In their search for more powerful, artificial antimicrobial peptides, scientists typically synthesise hundreds of new variants, which is a laborious and time-consuming process, and then test them against different types of bacteria.

De la Fuente-Nunez and his colleagues wanted to find a way to make computers do most of the design work. To achieve that, the researchers created a computer algorithm that incorporates the same principles as Darwin’s theory of natural selection. The algorithm can start with any peptide sequence, generate thousands of variants, and test them for the desired traits that the researchers have specified.

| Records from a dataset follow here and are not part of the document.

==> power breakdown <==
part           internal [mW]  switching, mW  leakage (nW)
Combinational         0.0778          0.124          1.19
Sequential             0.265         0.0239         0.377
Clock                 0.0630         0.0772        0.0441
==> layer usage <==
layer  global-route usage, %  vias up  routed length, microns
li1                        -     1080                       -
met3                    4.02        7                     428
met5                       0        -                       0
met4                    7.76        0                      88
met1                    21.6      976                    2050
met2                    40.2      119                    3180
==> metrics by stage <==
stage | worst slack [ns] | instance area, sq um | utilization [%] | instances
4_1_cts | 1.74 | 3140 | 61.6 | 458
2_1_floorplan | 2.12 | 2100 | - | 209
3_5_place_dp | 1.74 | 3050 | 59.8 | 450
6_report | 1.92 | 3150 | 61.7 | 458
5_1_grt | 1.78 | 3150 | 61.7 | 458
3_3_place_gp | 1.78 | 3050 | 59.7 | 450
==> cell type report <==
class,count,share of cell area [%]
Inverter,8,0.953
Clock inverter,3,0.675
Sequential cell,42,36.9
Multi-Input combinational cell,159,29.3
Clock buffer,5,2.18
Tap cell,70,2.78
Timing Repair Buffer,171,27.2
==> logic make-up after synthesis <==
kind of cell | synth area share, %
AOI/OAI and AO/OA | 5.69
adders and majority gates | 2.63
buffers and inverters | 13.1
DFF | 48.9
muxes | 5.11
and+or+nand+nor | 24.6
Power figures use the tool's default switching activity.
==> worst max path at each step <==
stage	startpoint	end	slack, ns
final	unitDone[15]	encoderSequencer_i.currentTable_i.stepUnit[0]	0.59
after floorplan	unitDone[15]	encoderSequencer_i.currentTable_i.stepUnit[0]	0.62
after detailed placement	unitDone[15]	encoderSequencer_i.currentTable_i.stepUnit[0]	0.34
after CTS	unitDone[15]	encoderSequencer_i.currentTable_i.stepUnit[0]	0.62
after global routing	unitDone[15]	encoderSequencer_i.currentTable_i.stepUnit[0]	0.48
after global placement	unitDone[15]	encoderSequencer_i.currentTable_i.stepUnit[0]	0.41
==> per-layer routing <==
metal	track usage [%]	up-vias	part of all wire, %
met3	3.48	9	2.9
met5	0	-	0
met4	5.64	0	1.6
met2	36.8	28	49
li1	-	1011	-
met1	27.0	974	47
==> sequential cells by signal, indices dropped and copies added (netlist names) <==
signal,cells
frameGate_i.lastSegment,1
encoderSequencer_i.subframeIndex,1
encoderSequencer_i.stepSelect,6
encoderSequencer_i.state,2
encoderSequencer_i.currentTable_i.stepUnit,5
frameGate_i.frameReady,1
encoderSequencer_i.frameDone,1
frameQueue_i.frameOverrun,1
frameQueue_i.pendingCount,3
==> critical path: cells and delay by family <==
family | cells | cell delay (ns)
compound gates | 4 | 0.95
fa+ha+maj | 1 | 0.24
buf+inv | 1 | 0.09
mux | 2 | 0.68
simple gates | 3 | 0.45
<file path="config.mk">
export PLATFORM = sky130hd
export DESIGN_NAME = rd_beat_packer
export DESIGN_NICKNAME = d
export VERILOG_FILES = /design/src/source/rd_data_pkg.sv /design/src/source/rd_beat_packer.sv
export SDC_FILE = /design/constraint.sdc
export NUM_CORES = 1
export LEC_CHECK = 0
export CORE_MARGIN = 4
export CORE_UTILIZATION = 45
export DETAILED_ROUTE_END_ITERATION = 8
export DONT_BUFFER_PORTS = 1
export PLACE_DENSITY_LB_ADDON = 0.25
export SYNTH_ARGS = -nofsm -noshare
export SYNTH_HDL_FRONTEND = slang
export SYNTH_SLANG_ARGS = --single-unit
export TNS_END_PERCENT = 20
</file>
<file path="constraint.sdc">
create_clock -name sys_clk -period 5.2 [get_ports sys_clk]
set_input_delay 0.26 -clock sys_clk [delete_from_list [all_inputs] [get_ports sys_clk]]
set_output_delay 0.26 -clock sys_clk [all_outputs]
set_load 0.02 [all_outputs]
</file>
<file path="src/source/rd_data_pkg.sv">
`default_nettype none

// ********************
// data side of the read path
// ********************
package rd_data_pkg;

  // controller beat and packed channel slice
  typedef logic [63:0]  beat_t;
  typedef logic [127:0] slice_t;

  // fill level reported by a channel read FIFO
  typedef logic [5:0] level_t;

  // no slice goes to a channel at or above this level
  localparam int LEVEL_LIMIT = 60;

  // both queues hold at least one full round
  localparam int ADDR_DEPTH = 64;
  localparam int DATA_DEPTH = 64;

  // dispatcher FSM
  typedef enum logic [1:0] {
    WAIT,
    SERVE,
    DRAIN
  } disp_state_t;

endpackage

`default_nettype wire

</file>
<file path="src/source/rd_beat_packer.sv">
`timescale 1ns/1ps
`default_nettype none

module rd_beat_packer
  import rd_data_pkg::*;
(
  input  logic   sys_clk,
  input  logic   sys_rst,
  input  logic   beat_wr_i,
  input  beat_t  beat_i,
  output logic   slice_wr_o,
  output slice_t slice_o
);

  // high when the next beat is the upper half
  logic  phase_q;
  beat_t low_q;

  // ********************
  // pair tracking
  // ********************
  always_ff @(posedge sys_clk)
  begin
    if (!sys_rst)
    begin
      phase_q    <= 1'b0;
      slice_wr_o <= 1'b0;
    end
    else
    begin
      slice_wr_o <= beat_wr_i && phase_q;
      if (beat_wr_i)
        phase_q <= ~phase_q;
    end
  end

  // low beat waits, high beat completes the slice
  always_ff @(posedge sys_clk)
  begin
    if (beat_wr_i)
    begin
      if (!phase_q)
        low_q <= beat_i;
      else
        slice_o <= {beat_i, low_q};
    end
  end

endmodule

`default_nettype wire

</file>
======== After elaboration in Yosys (flattened, before gate mapping) ========
Index checks and enable logic that the tools add are counted.
storage, ports and cells
  flip-flop bits (word level) ............. 194
  input bits .............................. 67
  output and inout bits ................... 129
  logic and storage cells ................. 8
operators by class
  bitwise operators ....................... 1
  reductions and logical operators ........ 3
operator list
  kind                 count
  2-bit AND reduction  2
  1-bit logical AND    1
  1-bit NOT            1

======== Longest topological paths before layout ========
  depth after elaboration ................. 2
  depth in mapped cells ................... 2

======== Worst setup path after synthesis ========
OpenSTA, ideal clock, no wires.
  path type ............................... reg2reg
  from .................................... register phase_q
  to ...................................... register slice_o[0], enable pin
  arrival ................................. 1.996 ns
  slack ................................... 2.772 ns
  stages on the path, launching flop included .. 2
  clock period less this slack ............ 2.428 ns
  cell sequence ........................... dfxtp_1 -> and2_2
between the ends
  word-level cells in the longest chain between the ends .. 1
RTL lines
  item                                  line                  source
  start: declaration                    rd_beat_packer.sv:16  logic phase_q;
  start signal: assignment              rd_beat_packer.sv:33  phase_q <= ~phase_q;
  2-bit AND reduction (no source line)  -
  end signal: assignment                rd_beat_packer.sv:45  slice_o <= {beat_i, low_q};
  end: declaration                      rd_beat_packer.sv:12  output slice_t slice_o
No other way between the ends.
A chain may end at the register's enable or synchronous reset.

======== Worst setup path in the final report ========
  from .................................... register phase_q
  to ...................................... register slice_o[34], enable pin
Same word-level chain as after synthesis.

“By using this approach, we were able to explore many, many more peptides than if we had done this manually. Then we only had to screen a tiny fraction of the entirety of the sequences that the computer was able to browse through,” de la Fuente-Nunez says.

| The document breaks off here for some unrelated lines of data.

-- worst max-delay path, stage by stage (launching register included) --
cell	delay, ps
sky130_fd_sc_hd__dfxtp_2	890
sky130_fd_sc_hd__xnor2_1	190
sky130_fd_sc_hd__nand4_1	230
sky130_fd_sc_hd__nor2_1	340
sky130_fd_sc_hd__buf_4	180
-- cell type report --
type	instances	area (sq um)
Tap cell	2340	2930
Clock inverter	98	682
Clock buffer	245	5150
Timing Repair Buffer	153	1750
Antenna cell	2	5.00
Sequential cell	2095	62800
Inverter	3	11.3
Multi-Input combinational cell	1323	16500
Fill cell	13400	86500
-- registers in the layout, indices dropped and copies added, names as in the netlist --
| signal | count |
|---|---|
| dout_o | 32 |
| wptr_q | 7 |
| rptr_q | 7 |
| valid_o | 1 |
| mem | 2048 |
===== src/source/rd_data_pkg.sv =====
`default_nettype none

// ********************
// data side of the read path
// ********************
package rd_data_pkg;

  // controller beat and packed channel slice
  typedef logic [63:0]  beat_t;
  typedef logic [127:0] slice_t;

  // fill level reported by a channel read FIFO
  typedef logic [5:0] level_t;

  // no slice goes to a channel at or above this level
  localparam int LEVEL_LIMIT = 60;

  // both queues hold at least one full round
  localparam int ADDR_DEPTH = 64;
  localparam int DATA_DEPTH = 64;

  // dispatcher FSM
  typedef enum logic [1:0] {
    WAIT,
    SERVE,
    DRAIN
  } disp_state_t;

endpackage

`default_nettype wire


===== src/source/rd_sched_pkg.sv =====
`default_nettype none

// ********************
// address side of the read scheduler
// ********************
package rd_sched_pkg;

  // channels visited per round, fixed order 0 to CH_NUM-1
  localparam int CH_NUM = 6;

  // most bursts taken from one channel in one round
  localparam int SLICE_NUM = 8;

  // burst address as seen by the memory controller
  typedef logic [29:0] addr_t;

  // channel number
  typedef logic [2:0] ch_idx_t;

  // per channel slice count, 0 to SLICE_NUM
  typedef logic [3:0] cnt_t;

  // one record per channel, sent when the scheduler leaves it
  typedef struct packed {
    logic    valid;
    ch_idx_t ch;
    cnt_t    count;
  } issue_rec_t;

  // scheduler FSM
  typedef enum logic {
    IDLE,
    SERVE
  } sched_state_t;

endpackage

`default_nettype wire

===== src/source/rd_slice_dispatcher.sv =====
`timescale 1ns/1ps
`default_nettype none

module rd_slice_dispatcher
  import rd_sched_pkg::*, rd_data_pkg::*;
(
  input  logic              sys_clk,
  input  logic              sys_rst,
  input  issue_rec_t        issue_i,
  input  logic              dq_valid_i,
  input  logic              dq_empty_i,
  input  slice_t            dq_data_i,
  input  level_t            ch_level_i [CH_NUM],
  output logic              dq_rd_o,
  output logic [CH_NUM-1:0] ch_slice_wr_o,
  output slice_t            ch_slice_o,
  output logic              round_done_o
);

  disp_state_t       state_q;
  ch_idx_t           cur_ch_q;
  ch_idx_t           next_ch;
  cnt_t              cnt_q [CH_NUM];
  logic [CH_NUM-1:0] ready_q;
  cnt_t              popped_q;
  cnt_t              deliv_q;
  cnt_t              cur_cnt;
  logic              level_ok;
  logic              last_ch;
  logic              advance;

  assign cur_cnt  = cnt_q[cur_ch_q];
  assign next_ch  = cur_ch_q + 1'b1;
  assign last_ch  = (cur_ch_q == ch_idx_t'(CH_NUM - 1));
  assign level_ok = (ch_level_i[cur_ch_q] < level_t'(LEVEL_LIMIT));

  // pop only what the channel asked for, and only while it has room
  assign dq_rd_o = (state_q == rd_data_pkg::SERVE) && (popped_q < cur_cnt) &&
                   !dq_empty_i && level_ok;

  // all of the current channel's slices are out
  always_comb
  begin
    case (state_q)
      rd_data_pkg::SERVE: advance = (popped_q == cur_cnt) && (deliv_q == cur_cnt);
      DRAIN:              advance = dq_valid_i && (deliv_q + 1'b1 == cur_cnt);
      default:            advance = 1'b0;
    endcase
  end

  // ********************
  // channel outputs
  // ********************
  always_comb
  begin
    for (int i = 0; i < CH_NUM; i++)
      ch_slice_wr_o[i] = dq_valid_i && (cur_ch_q == ch_idx_t'(i));
  end

  assign ch_slice_o = dq_data_i;

  // counts from the scheduler, qualified by ready_q
  always_ff @(posedge sys_clk)
  begin
    if (issue_i.valid)
      cnt_q[issue_i.ch] <= issue_i.count;
  end

  // ********************
  // round walk
  // ********************
  always_ff @(posedge sys_clk)
  begin
    if (!sys_rst)
    begin
      state_q      <= WAIT;
      cur_ch_q     <= '0;
      ready_q      <= '0;
      popped_q     <= '0;
      deliv_q      <= '0;
      round_done_o <= 1'b0;
    end
    else
    begin
      round_done_o <= 1'b0;
      if (dq_rd_o)
        popped_q <= popped_q + 1'b1;
      if (dq_valid_i)
        deliv_q <= deliv_q + 1'b1;

      case (state_q)
        WAIT:
        begin
          if (ready_q[cur_ch_q])
            state_q <= rd_data_pkg::SERVE;
        end
        rd_data_pkg::SERVE:
        begin
          // last pop issued, wait for its slice
          if (dq_rd_o && (popped_q + 1'b1 == cur_cnt))
            state_q <= DRAIN;
        end
        default:
        begin
          state_q <= state_q;
        end
      endcase

      if (advance)
      begin
        popped_q <= '0;
        deliv_q  <= '0;
        if (last_ch)
        begin
          round_done_o <= 1'b1;
          ready_q      <= '0;
          cur_ch_q     <= '0;
          state_q      <= WAIT;
        end
        else
        begin
          cur_ch_q <= next_ch;
          state_q  <= ready_q[next_ch] ? rd_data_pkg::SERVE : WAIT;
        end
      end

      if (issue_i.valid)
        ready_q[issue_i.ch] <= 1'b1;
    end
  end

endmodule

`default_nettype wire


===== config.mk =====
export PLATFORM = sky130hd
export DESIGN_NAME = rd_slice_dispatcher
export DESIGN_NICKNAME = d
export VERILOG_FILES = /design/src/source/rd_data_pkg.sv /design/src/source/rd_sched_pkg.sv /design/src/source/rd_slice_dispatcher.sv
export SDC_FILE = /design/constraint.sdc
export NUM_CORES = 1
export LEC_CHECK = 0
export CORE_AREA = 3 3 122 124
export CTS_BUF_LIST = sky130_fd_sc_hd__clkbuf_8
export DETAILED_ROUTE_END_ITERATION = 6
export DIE_AREA = 0 0 125 127
export DONT_BUFFER_PORTS = 1
export GPL_ROUTABILITY_DRIVEN = 1
export PLACE_DENSITY_LB_ADDON = 0.25
export SLEW_MARGIN = 40
export SYNTH_ARGS = -nofsm -noshare
export SYNTH_HDL_FRONTEND = slang
export SYNTH_SLANG_ARGS = --single-unit

===== constraint.sdc =====
create_clock -name sys_clk -period 6.82 [get_ports sys_clk]
set_input_delay 0.341 -clock sys_clk [delete_from_list [all_inputs] [get_ports sys_clk]]
set_output_delay 0.341 -clock sys_clk [all_outputs]
set_load 0.01 [all_outputs]

### Word level (Yosys, flattened, before mapping)

Memories as Yosys holds them, arrays and structs flattened. A register that Yosys moved wholly into a read port is not among the register bits.
Cells that the tools add are included.
Widths: inputs -> output; s select.

| storage, ports and cells | value |
|---|---|
| output and inout bits | 136 |
| bits in writable memories | 24 |
| memories | 1 |
| word-level logic and storage cells | 79 |
| register bits | 20 |
| input bits | 176 |

Memories:

| name | words | bits a word | rd ports | clocked after Yosys merged registers in | wr ports | RTL line | RTL |
|---|---|---|---|---|---|---|---|
| cnt_q | 6 | 4 | 1 | 1 | 1 | rd_slice_dispatcher.sv:23 | `cnt_t cnt_q [CH_NUM];` |

| operators by class | value |
|---|---|
| eq/ne operators | 13 |
| multiplexer cells | 26 |
| reduce and logical (&&, ||, !) cells | 20 |
| add/subtract/negate cells | 3 |
| order comparisons | 7 |
| bitwise operators | 3 |

Operators with widths:

| kind | count |
|---|---|
| $mux 6 | 6 |
| $bmux 6 s3 | 1 |
| $eq 4x4->1 | 4 |
| $logic_and 1x1->1 | 13 |
| $lt 3x4->1 const B | 3 |
| $mux 3 | 3 |
| $add 4x1->4 const B | 2 |
| $mux 1 | 8 |
| $bmux 1 s3 | 2 |
| $eq 3x2->1 const B | 2 |
| $eq 3x3->1 const B | 2 |
| $lt 6x6->1 const B | 1 |
| $mux 2 | 3 |
| $or 6x6->6 | 1 |
| $ge 4x4->1 const B | 1 |
| $lt 4x4->1 | 1 |
| $not 3->4 | 1 |
| $pmux 2 s2 | 1 |
| $add 3x1->3 const B | 1 |
| $demux 1 s3 | 1 |
| $eq 3x1->1 const B | 1 |
| $ge 3x1->1 const B | 1 |
| $logic_not 3->1 | 1 |
| $ne 3x2->1 const B | 1 |
| other kinds (11) | 11 |

### Depth between registers and ports, before layout

| logic depth | value |
|---|---|
| depth after elaboration | 10 |
| depth in mapped cells | 11 |
| mapped depth without buffers | 10 |

### Worst setup path after synthesis

No wires, ideal clock.

| path | value |
|---|---|
| kind | reg2reg |
| start point | register (tool-made name) |
| end point | register state_q[0] |
| required time | 6697 ps |
| slack | 3848 ps |
| stages on the path, launching flop included | 11 |
| clock period less this slack | 2972 ps |
| setup time | 123 ps |
| arrival time | 2849 ps |
| path through | dfxtp_1 > buf_6 > mux2_1 > mux4_2 > inv_1 > ha_1 > a21oi_1 > o211ai_1 > nor3_1 > a31oi_1 > mux2_1 |

RTL lines:

| item | RTL line | RTL |
|---|---|---|
| end signal: assignment | rd_slice_dispatcher.sv:95 | `state_q <= rd_data_pkg::SERVE;` |
| end signal: assignment | rd_slice_dispatcher.sv:105 | `state_q <= state_q;` |
| end signal: assignment | rd_slice_dispatcher.sv:123 | `state_q <= ready_q[next_ch] ? rd_data_pkg::SERVE : WAIT;` |
| end: declaration | rd_slice_dispatcher.sv:20 | `disp_state_t state_q;` |

==> metrics.txt <==
Unique masters post-synth=40; largest net degree at the start of global routing=25; CP arrival=3670 ps; Final period util=about half; Tmin final=3466 ps; die width=about 130 µm; grt ovf=0; type of element launching the critical path=flop; cell count after synthesis=~340; Core ar.=approximately 14000 µm²; Ys Warns=0; post-cts sizing count=0; WHS Path Cells=0; FF+latch count, synth=47; setup bufs post-CTS=0; Final setup viols=0; Worst Slack Setup Final=approximately 3400 ps; status=complete, no violations; CTS Root Cell=clkbuf_8; Sw Ratio=around 25%; Psw=~0.00013 W; met3 routed WL=about 600 µm; Setup TNS Final=0 ps; worst slew pin tran=between 600 and 700 ps; Post-Route M1 WL=2653 µm; Final nets=between 400 and 500; Routed WL=around 7000 µm; Seq pwr share=approximately three fifths; Max Freq=288.5 MHz; Power Density=between 150 and 200 nW/µm²; clock sinks=47; Total GRT Usage=under 10%; critical-path maximum fanout=15; Place WS=between 3000 and 4000 ps; clk buf depth=2; Mapped Nets=534; final instance area=~2800 µm²; CTS tree=done; VDD IR-drop max=~0.067 mV; drt initial violations=59; cts bufs inserted=5; maxcap violations=0; H-tree level count=2; Crit Path Class=flop to flop; Final Power=roughly 0.00053 W; die area=about 16000 µm²; Seq/Total Area, Yosys=between 30% and 40%; Worst-path clk slew=around 100 ps; Post-synth EDFFs=24; worst reg2reg setup slack=3350 ps; Routed Antenna Nets=0; Mapped Area=3441 µm²; Yosys top cell by area=buf_4; Starting Density=around 25%; post-DP HPWL=5282 µm; synth top area cells=buf_4 (28%), edfxtp_1 (21%), dfxtp_1 (13%); IO Pins=312; Setup crit end kind=flop; Avg Inst Size Synth=~10 µm²; max layer used=met4; DRT Pass-1 Iters=4; area share of the largest cell type after synthesis=28.15%; GP Congestion=around 0.7; r2r endpoint=state_q[0]; # port buffers=0; Int Pwr=~0.00040 W; fraction of layout cells with a size suffix above 1=a little under an eighth; most common flop cell mapped by yosys=edfxtp_1; Clock Latency Late Sink=310 ps; WP data required=approximately 7000 ps; Max-slew headroom=56.96%; Hold/Removal Path Class=input port to flop; DP Area=between 2000 and 3000 µm²; Clock power frac=around a third; Die H=127 µm; area grow syn2layout=-19.24%; worst hold path startpoint=issue_i[1]; initial antenna violation count=0; Leak=between 0.9 and 1 nW; pins over their slew limit=0; first-pass GRT wire length=10430 µm; RSZ-0062 raised after global routing=false; Setup Skew=6.838 ps; Antenna Cells=0; Gate power share=7.7%; Cell Rows=43; Fillers=~1600; WL met2=about 3300 µm; drc violations=0; vias post-DR=1732; endpoints failing hold=0; Post-CTS Hold Buffers=0; via/cell ratio=between 4 and 5; vias in the first global route=1833; ys async rst share=0%; Reg2Reg Depth=7; routed len/inst=17.19 µm; Hold Path Sink=cnt_q[1][1]
[power by group through the flow]
stage                     combinational, W  sequential [W]  clock, W
after floorplan                   0.000112        0.000316         0
after global placement           0.0000408        0.000317         0
after detailed placement         0.0000418        0.000318         0
after CTS                        0.0000422        0.000311  0.000185
after global routing             0.0000466        0.000312  0.000197
final                            0.0000411        0.000311  0.000178
[area by class of cell]
class | count | area (µm²) | share of cell area (%)
sequential | 47 | 1181 | 42.50
multi-input combinational | 148 | 1225 | 44.08
inverter | 13 | 48.80 | 1.756
timing repair buffer | 1 | 7.507 | 0.2701
tap | 180 | 225.2 | 8.104
clock inverter | 3 | 22.52 | 0.8104
clock buffer | 5 | 68.82 | 2.476
[state kept, by name, summed over array words and instances (netlist names), named ones only]
name / flops
state_q: 2
cnt_q: 24
ready_q: 6
popped_q: 4
deliv_q: 4
cur_ch_q: 3
round_done_o: 1
[per-layer routing]
layer,GRT usage (%),vias up
met4,4.592,0
li1,-,786
met5,0,-
met2,13.76,115
met1,9.018,797
met3,3.428,34
[cells in the mapped netlist, drive strengths merged (2+ instances only)]
cell and n:
a21oi 8, and2 4, and3 3, buf 132, clkbuf 4, dfxtp 23
edfxtp 24, ha 14, inv 13, mux2 8, mux2i 8, mux4 7
nand2 11, nand2b 3, nand3 6, nand4 8, nor2 14, nor2b 2
nor3 4, nor3b 10, nor4 2, o21ai 7, xnor2 10, xnor3 2
xor2 6
[through the flow]
stage / hold slack, ps / utilization [%] / cells
2_1_floorplan: 439.9 / - / 344
3_3_place_gp: 440.3 / 19.25 / 389
3_5_place_dp: 440.2 / 19.36 / 389
4_1_cts: 109.6 / 20.02 / 397
5_1_grt: 94.01 / 20.02 / 397
6_report: 119.8 / 20.02 / 397
[cell families after synthesis]
family,Yosys count,share of synthesized area [%]
buffers and inverters,149,30.62
and+or+nand+nor,72,11.49
DFF,47,34.33
xor gates and xnor gates,18,5.382
adders and majority gates,14,5.091
AOI/OAI and AO/OA,21,3.564
muxes,23,9.527
[worst max-delay path, stage by stage, from the launching register on]
cell and delay, ps:
dfxtp_1 550, mux2_2 380, mux4_2 550, xnor3_1 380, or4_1 490, mux2i_2 370, buf_4 310, mux2_1 330
[worst max path at each step]
stage	startpoint	end	cells past startpoint
floorplan	flop	state_q[0]	10
detailed placement	flop	state_q[0]	7
finish	flop	state_q[0]	7
global route	flop	state_q[0]	7
CTS	flop	state_q[0]	7
global placement	flop	state_q[0]	9
[cell usage in the layout (no fill, tap or decap), types with 4 or more instances in the layout]
master,n
a21oi_1,8
and2_1,4
clkbuf_8,5
dfxtp_1,23
edfxtp_1,24
ha_1,14
inv_1,12
mux2_1,5
mux2i_1,7
mux4_2,7
nand2_1,11
nand3_1,6
nand4_1,8
nor2_1,14
nor3b_1,10
o21ai_0,7
xnor2_1,10
xor2_1,6
No activity file was read; power rests on OpenSTA's default activity.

In this study, the researchers began with an antimicrobial peptide found in the seeds of the guava plant. This peptide, known as Pg-AMP1, has only weak antimicrobial activity. The researchers told the algorithm to come up with peptide sequences with two features that help peptides to penetrate bacterial membranes: a tendency to form alpha helices and a certain level of hydrophobicity.

After the algorithm generated and evaluated tens of thousands of peptide sequences, the researchers synthesised the most promising 100 candidates to test against bacteria grown in lab dishes.

The top performer, known as guavanin 2, contains 20 amino acids. Unlike the original Pg-AMP1 peptide, which is rich in the amino acid glycine, guavanin is rich in arginine but has only one glycine molecule.


Discover more here.

Image credit: MIT.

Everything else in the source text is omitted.